---- Dataset content

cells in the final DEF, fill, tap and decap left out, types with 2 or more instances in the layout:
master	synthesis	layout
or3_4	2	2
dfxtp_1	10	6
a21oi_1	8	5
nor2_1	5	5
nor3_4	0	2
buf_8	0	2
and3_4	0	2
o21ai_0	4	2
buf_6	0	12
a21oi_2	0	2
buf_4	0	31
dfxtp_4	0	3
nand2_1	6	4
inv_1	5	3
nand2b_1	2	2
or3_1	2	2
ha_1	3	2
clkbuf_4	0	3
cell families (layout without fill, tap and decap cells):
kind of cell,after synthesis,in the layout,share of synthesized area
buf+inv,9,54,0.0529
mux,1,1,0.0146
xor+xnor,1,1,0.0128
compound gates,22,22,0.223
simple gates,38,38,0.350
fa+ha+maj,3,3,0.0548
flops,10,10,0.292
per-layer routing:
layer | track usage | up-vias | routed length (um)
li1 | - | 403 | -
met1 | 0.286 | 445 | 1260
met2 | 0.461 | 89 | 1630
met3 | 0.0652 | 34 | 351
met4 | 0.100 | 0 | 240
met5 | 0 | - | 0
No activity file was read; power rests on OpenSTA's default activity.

--------

**The task**
All lines holding the word "layout" must be found in the listing and copied.

**Answer to the exercise**
cells in the final DEF, fill, tap and decap left out, types with 2 or more instances in the layout:
master	synthesis	layout
cell families (layout without fill, tap and decap cells):
kind of cell,after synthesis,in the layout,share of synthesized area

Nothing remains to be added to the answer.